WE MAY INCUR SIGNIFICANT LIABILITIES IF WE FAIL TO COMPLY WITH ENVIRONMENTAL
REGULATIONS.

  We are subject to environmental regulations relating to the use, storage,
discharge, site cleanup, and disposal of hazardous chemicals used in our
manufacturing processes. If we fail to comply with present and future
regulations, or are required to perform site remediation, we could be subject to
future liabilities or the suspension of production. Present and future
regulations may also:

 .  restrict our ability to expand our facilities;

 .  require us to acquire costly equipment; or

 .  require us to incur other significant costs and expenses.

PRODUCTS WE MANUFACTURE MAY CONTAIN DESIGN OR MANUFACTURING DEFECTS WHICH COULD
RESULT IN REDUCED DEMAND FOR OUR SERVICES AND LIABILITY CLAIMS AGAINST US.

  We manufacture products to our customers' specifications which are highly
complex and may at times contain design or manufacturing errors or failures.
Defects have been discovered in products we manufacture in the past and, despite
our quality control and quality assurance efforts, defects may occur in the
future. Defects in the products we manufacture, whether caused by a design,
manufacturing or component failure or error, may result in delayed shipments to
customers or reduced or cancelled customer orders. If these defects occur in
large quantities or too frequently, our business reputation may also be
impaired. In addition, these defects may result in liability claims against us.

OUR OPERATING RESULTS WILL DEPEND ON OUR ABILITY TO MANAGE OUR GROWTH.

                                       19
<PAGE>

  We have grown rapidly in recent years and we expect to continue to expand our
operations. This growth has placed, and will continue to place, significant
strain on our management, operations, technical, financial, systems, sales,
marketing and other resources.  For example, we identified a significant
inventory shortfall occurring in the fourth quarter of fiscal 1997 that
substantially adversely affected our operating results for that period. As a
result of this shortfall, we reviewed and continue to review our security
procedures and operating and financial controls. Based upon such review, we
implemented enhanced security systems and inventory work-in-process tracking
systems. These systems may not be adequate or have the intended results.  We
have implemented various cost management programs to enhance our profitability.
These programs may not result in the anticipated cost savings, however. We will
have to continue to invest in both our manufacturing infrastructure to expand
capacity and our operational, financial, and management information systems. If
we fail to manage our expected growth effectively, the quality of our services
and products and our operating results could suffer significantly.

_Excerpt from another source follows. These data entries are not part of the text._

==> src/rtl/plot_buffer_pkg.sv <==
// plot_pkg: shared constants, FIFO entry type and state enum
// for the plot_buffer framebuffer write stage.
package plot_pkg;

  localparam int SCREEN_W = 160;
  localparam int SCREEN_H = 120;
  localparam int FB_WORDS = 19200;
  localparam int FB_AW    = 15;

  typedef struct packed {
    logic [14:0] addr;
    logic [2:0]  colour;
  } pix_entry_t;

  typedef enum logic [1:0] {
    IDLE,
    FLUSH,
    CLEAR,
    DONE
  } state_e;

  // y*160 + x built from shifts: (y<<7)+(y<<5)+x
  function automatic logic [14:0] pix_addr(
    input logic [7:0] x,
    input logic [6:0] y
  );
    logic [14:0] yy;
    yy = {8'd0, y};
    return (yy << 7) + (yy << 5) + {7'd0, x};
  endfunction

endpackage

==> src/rtl/plot_buffer_if.sv <==
// plot_buffer_if: framebuffer write port, valid/ready.
// master drives address/data/we, slave returns ready.
interface plot_buffer_if;
  import plot_pkg::*;

  logic [FB_AW-1:0] fb_addr;
  logic [2:0]       fb_data;
  logic             fb_we;
  logic             fb_ready;

  modport master (
    output fb_addr, fb_data, fb_we,
    input  fb_ready
  );

  modport slave (
    input  fb_addr, fb_data, fb_we,
    output fb_ready
  );

endinterface

==> src/rtl/plot_buffer_fifo.sv <==
// plot_fifo: synchronous FIFO of pix_entry_t, DEPTH a power of 2.
// A push into a full FIFO succeeds only with a same-cycle pop.
module plot_fifo
  import plot_pkg::*;
#(
  parameter int DEPTH = 16,
  parameter int AW    = 4
) (
  input  logic       clk,
  input  logic       rst_n,
  input  logic       push_i,
  input  pix_entry_t din_i,
  input  logic       pop_i,
  output pix_entry_t dout_o,
  output logic       full_o,
  output logic       empty_o,
  output logic [AW:0] count_o
);

  pix_entry_t mem_q [DEPTH];
  logic [AW-1:0] wr_q, wr_d;
  logic [AW-1:0] rd_q, rd_d;
  logic [AW:0]   cnt_q, cnt_d;
  logic          do_push, do_pop;

  assign empty_o = (cnt_q == '0);
  assign full_o  = (cnt_q == (AW+1)'(DEPTH));
  assign count_o = cnt_q;
  assign dout_o  = mem_q[rd_q];

  assign do_pop  = pop_i && !empty_o;
  assign do_push = push_i && (!full_o || do_pop);

  always_comb begin
    wr_d  = wr_q;
    rd_d  = rd_q;
    cnt_d = cnt_q;
    if (do_push) wr_d = wr_q + 1'b1;
    if (do_pop)  rd_d = rd_q + 1'b1;
    unique case ({do_push, do_pop})
      2'b10:   cnt_d = cnt_q + 1'b1;
      2'b01:   cnt_d = cnt_q - 1'b1;
      default: cnt_d = cnt_q;
    endcase
  end

  always_ff @(posedge clk or negedge rst_n) begin
    if (!rst_n) begin
      wr_q  <= '0;
      rd_q  <= '0;
      cnt_q <= '0;
    end else begin
      wr_q  <= wr_d;
      rd_q  <= rd_d;
      cnt_q <= cnt_d;
    end
  end

  always_ff @(posedge clk) begin
    if (do_push) mem_q[wr_q] <= din_i;
  end

endmodule

==> src/rtl/plot_buffer.sv <==
// plot_buffer: pixel FIFO, holding register and clear-screen sweep.
// Optional PLOT_BUFFER_STATS_EN enables the saturating drop_count.
module plot_buffer
  import plot_pkg::*;
#(
  parameter int DEPTH = 16,
  parameter int AW    = 4
) (
  input  logic        clk,
  input  logic        rst_n,
  input  logic [7:0]  vga_x,
  input  logic [6:0]  vga_y,
  input  logic [2:0]  vga_colour,
  input  logic        vga_plot,
  input  logic        clr_start,
  input  logic [2:0]  clr_colour,
  output logic        clr_done,
  plot_buffer_if.master fb,
  output logic [AW:0] fifo_count,
  output logic        overflow,
  output logic [15:0] drop_count
);

  state_e      state_q, state_d;
  logic [14:0] addr_q, addr_d;
  logic [2:0]  data_q, data_d;
  logic        we_q, we_d;
  logic [14:0] cnt_q, cnt_d;
  logic [2:0]  ccol_q, ccol_d;
  logic        done_q, done_d;
  logic        ovf_q, ovf_d;

  logic       in_range, push, pop, clr_acc;
  logic       xfer, can_load, drop_full;
  logic       f_full, f_empty;
  pix_entry_t f_din, f_head;

  assign in_range = (vga_x < 8'(SCREEN_W)) && (vga_y < 7'(SCREEN_H));
  assign push     = vga_plot && in_range;
  assign f_din    = '{addr: pix_addr(vga_x, vga_y), colour: vga_colour};
  assign xfer     = we_q && fb.fb_ready;
  assign can_load = !we_q || xfer;
  assign drop_full = push && f_full && !pop;

  plot_fifo #(
    .DEPTH(DEPTH),
    .AW   (AW)
  ) u_fifo (
    .clk    (clk),
    .rst_n  (rst_n),
    .push_i (push),
    .din_i  (f_din),
    .pop_i  (pop),
    .dout_o (f_head),
    .full_o (f_full),
    .empty_o(f_empty),
    .count_o(fifo_count)
  );

  always_comb begin
    state_d = state_q;
    addr_d  = addr_q;
    data_d  = data_q;
    we_d    = we_q && !fb.fb_ready;
    cnt_d   = cnt_q;
    ccol_d  = ccol_q;
    done_d  = done_q;
    ovf_d   = ovf_q;
    pop     = 1'b0;
    clr_acc = 1'b0;
    unique case (state_q)
      IDLE, DONE: begin
        if (can_load && !f_empty) begin
          pop    = 1'b1;
          addr_d = f_head.addr;
          data_d = f_head.colour;
          we_d   = 1'b1;
        end
        if (state_q == IDLE && clr_start) begin
          clr_acc = 1'b1;
          ccol_d  = clr_colour;
          done_d  = 1'b0;
          state_d = FLUSH;
        end else if (state_q == DONE && !clr_start) begin
          done_d  = 1'b0;
          state_d = IDLE;
        end
      end
      FLUSH: begin
        if (!we_q) begin
          cnt_d   = '0;
          state_d = CLEAR;
        end
      end
      CLEAR: begin
        // addr_q tracks cnt_q; the next word loads as the current one leaves
        if (!we_q) begin
          addr_d = cnt_q;
          data_d = ccol_q;
          we_d   = 1'b1;
        end else if (xfer) begin
          if (cnt_q == 15'(FB_WORDS - 1)) begin
            done_d  = 1'b1;
            state_d = DONE;
          end else begin
            cnt_d  = cnt_q + 1'b1;
            addr_d = cnt_q + 1'b1;
            data_d = ccol_q;
            we_d   = 1'b1;
          end
        end
      end
      default: state_d = IDLE;
    endcase
    if (drop_full) ovf_d = 1'b1;
    if (clr_acc)   ovf_d = 1'b0;
  end

  always_ff @(posedge clk or negedge rst_n) begin
    if (!rst_n) begin
      state_q <= IDLE;
      addr_q  <= '0;
      data_q  <= '0;
      we_q    <= 1'b0;
      cnt_q   <= '0;
      ccol_q  <= '0;
      done_q  <= 1'b0;
      ovf_q   <= 1'b0;
    end else begin
      state_q <= state_d;
      addr_q  <= addr_d;
      data_q  <= data_d;
      we_q    <= we_d;
      cnt_q   <= cnt_d;
      ccol_q  <= ccol_d;
      done_q  <= done_d;
      ovf_q   <= ovf_d;
    end
  end

  assign fb.fb_addr = addr_q;
  assign fb.fb_data = data_q;
  assign fb.fb_we   = we_q;
  assign clr_done   = done_q;
  assign overflow   = ovf_q;

`ifdef PLOT_BUFFER_STATS_EN
  logic [15:0] drop_q, drop_d;
  logic        drop;

  assign drop = (vga_plot && !in_range) || drop_full;

  always_comb begin
    drop_d = drop_q;
    if (clr_acc)
      drop_d = '0;
    else if (drop && drop_q != 16'hFFFF)
      drop_d = drop_q + 1'b1;
  end

  always_ff @(posedge clk or negedge rst_n) begin
    if (!rst_n) drop_q <= '0;
    else        drop_q <= drop_d;
  end

  assign drop_count = drop_q;
`else
  assign drop_count = '0;
`endif

endmodule

==> src/flat_wrapper.sv <==
// flat-port wrapper written by rule: the top's interface ports become plain ports
module plot_buffer_flat import plot_pkg::*;
#(
  parameter int DEPTH = 16,
  parameter int AW    = 4
)
  (clk, rst_n, vga_x, vga_y, vga_colour, vga_plot, clr_start, clr_colour, clr_done, fifo_count, overflow, drop_count, fb_fb_addr, fb_fb_data, fb_fb_we, fb_fb_ready);
  plot_buffer_if fb_i ();
  input  logic clk;
  input  logic rst_n;
  input  logic [7:0] vga_x;
  input  logic [6:0] vga_y;
  input  logic [2:0] vga_colour;
  input  logic vga_plot;
  input  logic clr_start;
  input  logic [2:0] clr_colour;
  output logic clr_done;
  output logic [AW:0] fifo_count;
  output logic overflow;
  output logic [15:0] drop_count;
  output wire logic [$bits(fb_i.fb_addr)-1:0] fb_fb_addr;
  output wire logic [$bits(fb_i.fb_data)-1:0] fb_fb_data;
  output wire logic [$bits(fb_i.fb_we)-1:0] fb_fb_we;
  input wire logic [$bits(fb_i.fb_ready)-1:0] fb_fb_ready;
  assign fb_fb_addr = fb_i.fb_addr;
  assign fb_fb_data = fb_i.fb_data;
  assign fb_fb_we = fb_i.fb_we;
  assign fb_i.fb_ready = fb_fb_ready;
  plot_buffer #(.DEPTH(DEPTH), .AW(AW)) u_core (.clk(clk), .rst_n(rst_n), .vga_x(vga_x), .vga_y(vga_y), .vga_colour(vga_colour), .vga_plot(vga_plot), .clr_start(clr_start), .clr_colour(clr_colour), .clr_done(clr_done), .fb(fb_i), .fifo_count(fifo_count), .overflow(overflow), .drop_count(drop_count));
endmodule
==> config.mk <==
export PLATFORM = sky130hd
export DESIGN_NAME = plot_buffer_flat
export DESIGN_NICKNAME = d
export VERILOG_FILES = /design/src/rtl/plot_buffer_pkg.sv /design/src/rtl/plot_buffer_if.sv /design/src/rtl/plot_buffer_fifo.sv /design/src/rtl/plot_buffer.sv /design/src/flat_wrapper.sv
export SDC_FILE = /design/constraint.sdc
export NUM_CORES = 1
export LEC_CHECK = 0
export CAP_MARGIN = 20
export CELL_PAD_IN_SITES_DETAIL_PLACEMENT = 1
export CELL_PAD_IN_SITES_GLOBAL_PLACEMENT = 1
export CORE_UTILIZATION = 50
export DETAILED_ROUTE_END_ITERATION = 7
export GPL_ROUTABILITY_DRIVEN = 0
export PLACE_DENSITY = 0.78
export SLEW_MARGIN = 20
export SYNTH_ARGS = -nofsm -noshare
export SYNTH_HDL_FRONTEND = slang
export SYNTH_SLANG_ARGS = --single-unit
==> constraint.sdc <==
create_clock -name clk -period 6.7 [get_ports clk]
set_input_delay 1.34 -clock clk [delete_from_list [all_inputs] [get_ports clk]]
set_output_delay 1.34 -clock clk [all_outputs]
set_load 0.01 [all_outputs]
Word level (Yosys, flattened, before mapping). Memories as Yosys holds them, arrays and structs flattened. Index checks and enable logic that the tools add are counted.

Bits in registers: 54. Memory bits (writable): 288. Input port bits: 26. Output and inout port bits: 42. Word-level logic and storage cells: 108. Memories: 1.

Add/subtract/negate cells: 7. Order comparisons: 2. Equality and inequality tests: 16. Muxes and demuxes: 40. Reductions and logical operators: 31.

Memory list: u_core.u_fifo.mem_q (depth 16, bits a word 18, read ports 1, clocked after Yosys merged registers in 0, write ports 1, RTL line plot_buffer_fifo.sv:20) `pix_entry_t mem_q [DEPTH];`.

Operators with widths (number): $mux W15 (6); $pmux W15 S2 (2); $mux W1 (17); $add A14 B12 Y15 (1); $add A15 B1 Y15 const B (1); $add A15 B8 Y15 (1); $eq A15 B15 Y1 const B (1); $reduce_and A5 Y1 (3); $mux W2 (6); $mux W3 (4); $logic_and A1 B1 Y1 (11); $pmux W5 S2 (1); $add A4 B1 Y4 const B (2); $lt A8 B8 Y1 const B (1); $ne A2 B1 Y1 const B (4); $reduce_bool A2 Y1 (4); $lt A7 B7 Y1 const B (1); $eq A2 B2 Y1 const B (3); $logic_not A1 Y1 (6); $ne A3 B3 Y1 const B (2); $pmux W2 S3 (1); $pmux W3 S2 (1); $add A5 B1 Y5 const B (1); $eq A5 B5 Y1 const B (1); other kinds (11) (15).

Depth between registers and ports, before layout.
Depth after elaboration: 10. Mapped depth: 12. Gate-level depth less buffers: 11.

Cells and area by module. From an unflattened synthesis, not the netlist that was laid out.

Cell total of the unflattened synthesis: 892. Area total of the unflattened synthesis: 14799.2 sq um.

Modules (own cells, without submodules): plot_fifo (times used 1, cells each 548, area each 11721.2 sq um, sequential area each 8973.6 sq um); plot_buffer (times used 1, cells each 344, area each 3078.0 sq um, sequential area each 1026.0 sq um).

Least setup slack after synthesis. Ideal clock, no wire load.

Kind: input-to-reg. From: in vga_x[6]. To: mem u_core.u_fifo.mem_q[0][0] (netlist name) (enable). Setup time: 0.439 ns. Data arrival time: 3.913 ns. Required time: 6.261 ns. Slack: 2.348 ns. Stages on the path: 5. Path buffers: 1. Cells stage by stage: o21ai_0 > nand3_1 > or2_2 > clkbuf_1 > nor4_1.

Word-level cells in the longest chain between the ends: 6.

RTL lines: start, declared (RTL line flat_wrapper.sv:11) `input logic [7:0] vga_x;`; $lt A8 B8 Y1 (RTL line plot_buffer.sv:38) `assign in_range = (vga_x < 8'(SCREEN_W)) && (vga_y < 7'(SCREEN_H));`; $logic_and A1 B1 Y1 (RTL line plot_buffer.sv:38); $logic_and A1 B1 Y1 (RTL line plot_buffer.sv:39) `assign push = vga_plot && in_range;`; $logic_and A1 B1 Y1 (RTL line plot_buffer_fifo.sv:32) `assign do_push = push_i && (!full_o || do_pop);`; $mux W1 (RTL line plot_buffer_fifo.sv:60) `if (do_push) mem_q[wr_q] <= din_i;`; $mux W1 (implied by the code) (RTL line plot_buffer_fifo.sv:60); end, declared (RTL line plot_buffer_fifo.sv:20).

Every way passes these cells.

==> results.sh <==
export IMPL_outcome="complete, no violations"
export IMPL_synth_top_cells_by_area="edfxtp_1, mux4_2, dfrtp_1"
export IMPL_wire_per_inst_um=25.30
export IMPL_totalNegativeSetupSlack_ps=0
export IMPL_area_delta_synth_final_pct=14.37
export IMPL_gr_usage_all_layers=0.2300
export IMPL_clk_root_buffer_cell="clkbuf_16"
export IMPL_die_height_um=172.7
export IMPL_yosys_area_top_type="edfxtp_1"
export IMPL_cts_tree="yes"
export IMPL_initial_core_util=0.5076
export IMPL_leakagePower_uw=0.005615
export IMPL_cts_resized_gates=0
export IMPL_global_route_wire_length_before_repair_um=51130
export IMPL_global_route_overflow_total=0
export IMPL_endpoint_kind="register"
export IMPL_die_area_um2=29830
export IMPL_period_share=0.6395
export IMPL_data_required_time_of_the_critical_path_ps=6880
export IMPL_hold_fix_buffer_count_after_cts=0
export IMPL_clock_pin_slew_reported_for_the_worst_setup_and_hold_paths_after_clock_tree_synthesis_ps=60
export IMPL_netlist_instances=844
export IMPL_fmax_ghz=0.2334
export IMPL_vdd_drop_max_mv=0.1917
export IMPL_drc=0
export IMPL_fp_dieW_um=172.7
export IMPL_yosysWarningCount=0
export IMPL_fillCellCount=2595
export IMPL_pin_count=68
export IMPL_final_layout_size_suffix_gt1_frac=0.2006
export IMPL_synth_edf_count=288
export IMPL_yosys_cell_types_count=60
export IMPL_power_density_nw_per_um2=306.8
export IMPL_max_cap_violations=0
export IMPL_path_max_fanout=16
export IMPL_setup_worst_path_start_class="input pin"
export IMPL_timing_final_setup_violations=0
export IMPL_synth_flop_cell="edfxtp_1"
export IMPL_io_buffers=51
export IMPL_totalPowerFinal_uw=5112
export IMPL_detail_route_wirelength_um=33420
export IMPL_min_delay_path_class="reg -> reg"
export IMPL_detail_route_first_pass_iterations=4
export IMPL_tritoncts_num_sinks=342
export IMPL_vias=7834
export IMPL_syn_area_um2=14570
export IMPL_netlist_area_leader_share=0.5936
export IMPL_dr_first_iter_drc_count=654
export IMPL_cts_buffers=37
export IMPL_insertedDiodeCount=0
export IMPL_antenna_left=0
export IMPL_initial_antenna_violation_count=0
export IMPL_vias_in_the_first_global_route=8320
export IMPL_path_class="in -> reg"
export IMPL_fin_worst_skew_ps=16.30
export IMPL_maximum_level_of_the_cts_h_tree=2
export IMPL_grt_max_degree=66
export IMPL_final_period_minus_worst_setup_slack_ps=4285
export IMPL_report_final_slew_viol_count=0
export IMPL_finalHoldViolCount=0
export IMPL_cts_max_path_buffers=3
export IMPL_yosys_register_bits=342
export IMPL_postCtsSetupBuffers=0
export IMPL_worst_slew_pin_slew_ps=1036
export IMPL_fin_nets=967
export IMPL_asyncSetResetFlopFracSynth=0.1579
export IMPL_insertion_delay_ps=520
export IMPL_hpwl_dp_um=21220
export IMPL_slew_headroom=0.3092
export IMPL_worstPathArrival_ps=4460
export IMPL_rsz0062_at_grt="false"
export IMPL_postSynthAreaPerCell_um2=17.26
export IMPL_core_region_area_um2=28700
export IMPL_placementRows=62
export IMPL_synth_seq_area_share=0.6864
export IMPL_routed_via_density=5.930
==> worst max-delay path, cell delays in order <==
cell and delay (ps):
clkdlybuf4s50_1 480, inv_1 70, fa_1 520, fa_1 470, nor2b_1 120, o21ai_0 100
a21boi_0 280, o21ai_0 150, nor3b_1 160, nor2_1 750
==> flip-flops by register name, summed over array words and instances, names as in the netlist, 2 cells and up <==
signal                 flops
u_core.u_fifo.mem_q      288
u_core.cnt_q              15
u_core.fb.fb_addr         15
u_core.u_fifo.count_o      5
u_core.u_fifo.rd_q         4
u_core.u_fifo.wr_q         4
u_core.ccol_q              3
u_core.fb.fb_data          3
u_core.state_q             2
==> through the flow <==
stage / worst slack [ps] / util / area, um^2 / cells / hold WS [ps]
finish: 2415 / 0.5805 / 16660 / 1321 / 479.7
global route: 2121 / 0.5805 / 16660 / 1321 / 502.4
CTS: 2454 / 0.5799 / 16640 / 1321 / 485.6
detailed placement: 1908 / 0.5395 / 15480 / 1256 / 472.8
global placement: 2160 / 0.5395 / 15480 / 1256 / 459.0
floorplan: 2348 / - / 14630 / 859 / 478.7
==> metal layers <==
metal / wire (um) / vias up / track usage / part of all wire
met5: 0 / - / 0 / 0
met4: 846 / 0 / 0.07227 / 0.025
met3: 1846 / 63 / 0.04310 / 0.055
met2: 16870 / 256 / 0.3886 / 0.50
met1: 13860 / 4102 / 0.3041 / 0.41
li1: - / 3413 / - / -
==> cell usage after synthesis, types with 14 or more instances <==
master / instances
edfxtp_1: 288
ha_1: 27
xnor2_1: 19
mux2i_1: 14
buf_4: 19
a21oi_1: 20
o21ai_1: 14
dfrtp_1: 54
inv_1: 23
mux4_2: 81
nand2_1: 49
nor2_1: 32
buf_2: 20
o21ai_0: 31
clkbuf_1: 17
==> layout make-up <==
type | instances | area (um^2) | area share
Sequential cell | 342 | 10010 | 0.6006
Clock inverter | 21 | 185.2 | 0.01111
Timing Repair Buffer | 72 | 663.1 | 0.03980
Tap cell | 384 | 480.5 | 0.02884
Clock buffer | 44 | 973.4 | 0.05842
Multi-Input combinational cell | 434 | 4263 | 0.2558
Inverter | 24 | 90.09 | 0.005407
==> placed cells by master, fill, tap and decap left out, types with 21 or more instances in the layout <==
| cell | instances |
|---|---|
| dfrtp_1 | 50 |
| ha_1 | 27 |
| inv_1 | 23 |
| clkbuf_16 | 38 |
| o21ai_0 | 31 |
| nor2_1 | 27 |
| mux4_2 | 81 |
| nand2_1 | 49 |
| buf_4 | 21 |
| edfxtp_1 | 288 |
| clkdlybuf4s50_1 | 50 |
==> where the power goes <==
| part | switching [uW] | internal (uW) |
|---|---|---|
| Sequential | 101 | 2520 |
| Clock | 797 | 1150 |
| Combinational | 331 | 212 |
==> final timing paths <==
check / start / to / slack, ps / depth (start not counted)
worst max-delay path: vga_x[7] / u_core.u_fifo.mem_q[1][15] / 2420 / 10
worst min-delay path: u_core.fb.fb_addr[10] / u_core.fb.fb_addr[10] / 480 / 1
worst max register to register: u_core.state_q[0] / u_core.cnt_q[8] / 2990 / 8
worst min register to register: u_core.fb.fb_addr[10] / u_core.fb.fb_addr[10] / 480 / 1
max in group asynchronous: rst_n / u_core.u_fifo.rd_q[0] / 5200 / 2
min in group asynchronous: rst_n / u_core.u_fifo.wr_q[0] / 950 / 2
==> cells by family (layout without fill, tap and decap cells) <==
group | after synthesis | count (layout) | synth area share
AOI/OAI and AO/OA | 110 | 110 | 0.04732
xor gates and xnor gates | 27 | 27 | 0.01623
adders and majority gates | 30 | 30 | 0.02731
buffers and inverters | 83 | 161 | 0.02851
DFF | 342 | 342 | 0.6864
muxes | 108 | 108 | 0.1449
other | 1 | 16 | 0.0002574
and+or+nand+nor | 143 | 143 | 0.04912
(Power assumes the default switching activity.)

EXPANSION OF OUR OPERATIONS MAY NEGATIVELY IMPACT OUR BUSINESS.

  We may expand our operations by establishing or acquiring new manufacturing
facilities or by expanding capacity in our current facilities. We may expand
both in geographical areas in which we currently operate and in new geographical
areas within the United States and internationally. We have recently begun
operations in a new facility in Massachusetts and have signed a lease for a new
facility in California which is currently under construction and which will
enable us to consolidate and expand our operations. We expect to begin
operations in this new California facility in the fourth quarter of fiscal 2000.
We may not be able to find additional suitable facilities on a timely basis or
on terms satisfactory to us. Expansion of operations involves numerous business
risks, including:

 .  the inability to successfully integrate additional facilities or capacity and
   to realize anticipated synergies, economies of scale or other value;

 .  difficulties in the timing of expansions, including delays in the
   implementation of construction and manufacturing plans;

 .  the diversion of management's attention from other business areas during the
   planning and implementation of expansions;

 .  the strain placed on our operational, financial, management, technical and
   information systems and resources;

 .  disruption in manufacturing operations;

 .  the incurrence of significant costs and expenses; and

 .  the inability to locate enough customers or employees to support the
   expansion.

  Our results of operations could be adversely affected if the revenues
associated with new or expanded facilities are not sufficient to offset the
increased expenditures associated with the expansions.

WE MAY FAIL TO SECURE NECESSARY ADDITIONAL FINANCING.

  We have made and will continue to make substantial capital expenditures to
expand our operations and remain competitive in the rapidly changing electronics
manufacturing services industry. Our future success may depend on our ability to
obtain additional financing and capital to support our continued growth and
operations. We may seek to raise capital by:

 .  issuing additional common stock or other equity instruments;

 .  issuing debt securities;

                                       20
<PAGE>

 .  obtaining additional lease financings;

 .  increasing our lines of credit; or

 .  obtaining off-balance sheet financing.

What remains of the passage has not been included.